Desde los faraones hasta los laboratorios actuales, el ser humano ha buscado alargar su existencia. Entre la obsesión por la inmortalidad y las realidades médicas de nuestro tiempo, científicos como Manel Esteller —catedrático de Genética de la Universidad de Barcelona— ponen matices: no viviremos para siempre, pero vivir 150 años podría dejar de sonar a quimera.
Entre el mito de la inmortalidad y los límites biológicos

El debate se reavivó tras unas declaraciones del presidente ruso Vladímir Putin a Xi Jinping, en las que defendía la idea de “rejuvenecer” a través de trasplantes continuos de órganos. Esteller reconoce que los trasplantes mejoran calidad y longevidad, pero advierte: reconstruir un cuerpo pieza a pieza no es viable. El gran obstáculo es el cerebro, órgano que define la identidad y que, como todos, envejece.
El récord humano, aún en manos de Jeanne Calment con 122 años, marca lo que parece un límite natural. “Nuestras células no pueden resistir más de 120 años”, explica Esteller, aunque añade que la biomedicina podría desafiar poco a poco esa barrera.
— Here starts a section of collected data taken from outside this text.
===== src/common/uetx_pkg.sv =====
// Shared types and constants of the egress PHY transmit port.
// Assumes one 100 MHz system clock and a synchronous active-low reset.
package uetx_pkg;
  localparam int unsigned CELL_LEN   = 53;  // Octets per cell
  localparam int unsigned FIFO_DEPTH = 8;   // Words in the octet FIFO
  localparam int unsigned ADDR_W     = 5;   // Level 2 PHY address width
  localparam logic        ENB_N_RST  = 1'b1; // Enable idle after reset
  localparam logic        VLD_N_RST  = 1'b1;

  // One octet of a cell with its routing tag
  typedef struct packed {
    logic [ADDR_W-1:0] port;  // Target PHY address
    logic              soc;   // First octet of a cell
    logic [7:0]        data;
  } uetx_word_t;

  localparam int unsigned WORD_W = $bits(uetx_word_t);

  typedef enum logic [1:0] {
    UETX_IDLE,
    UETX_SEND,
    UETX_DROP
  } uetx_state_t;
endpackage : uetx_pkg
La clave: no solo vivir más, sino mejor

El genetista recuerda que la pregunta crucial no es llegar a los 150, sino en qué estado. A los 50 aparecen las primeras señales del envejecimiento; a los 65, el deterioro se acelera; y a los 70, el declive se hace evidente. Prolongar la vida sin atender a estas etapas sería extender la fragilidad, no la vitalidad. Por eso, las investigaciones se enfocan en ralentizar el desgaste celular y mejorar el metabolismo.
Ensayos en perros y el salto a los humanos
En Estados Unidos, más de 1.300 perros participan en un ensayo clínico pionero: una pastilla diaria que mejora su metabolismo y aumenta la esperanza de vida hasta un 30 %. La idea es trasladar después esa estrategia a humanos. Si funciona, podría abrir la puerta a tratamientos capaces de extender décadas la vida útil de nuestros órganos.
Esteller es cauto: la ciencia no está cerca de la inmortalidad, pero tampoco podemos descartar que, a largo plazo, vivir 150 años sea algo más que una fantasía. El verdadero reto no será alcanzar esa edad, sino hacerlo con un cuerpo y una mente capaces de sostenerla.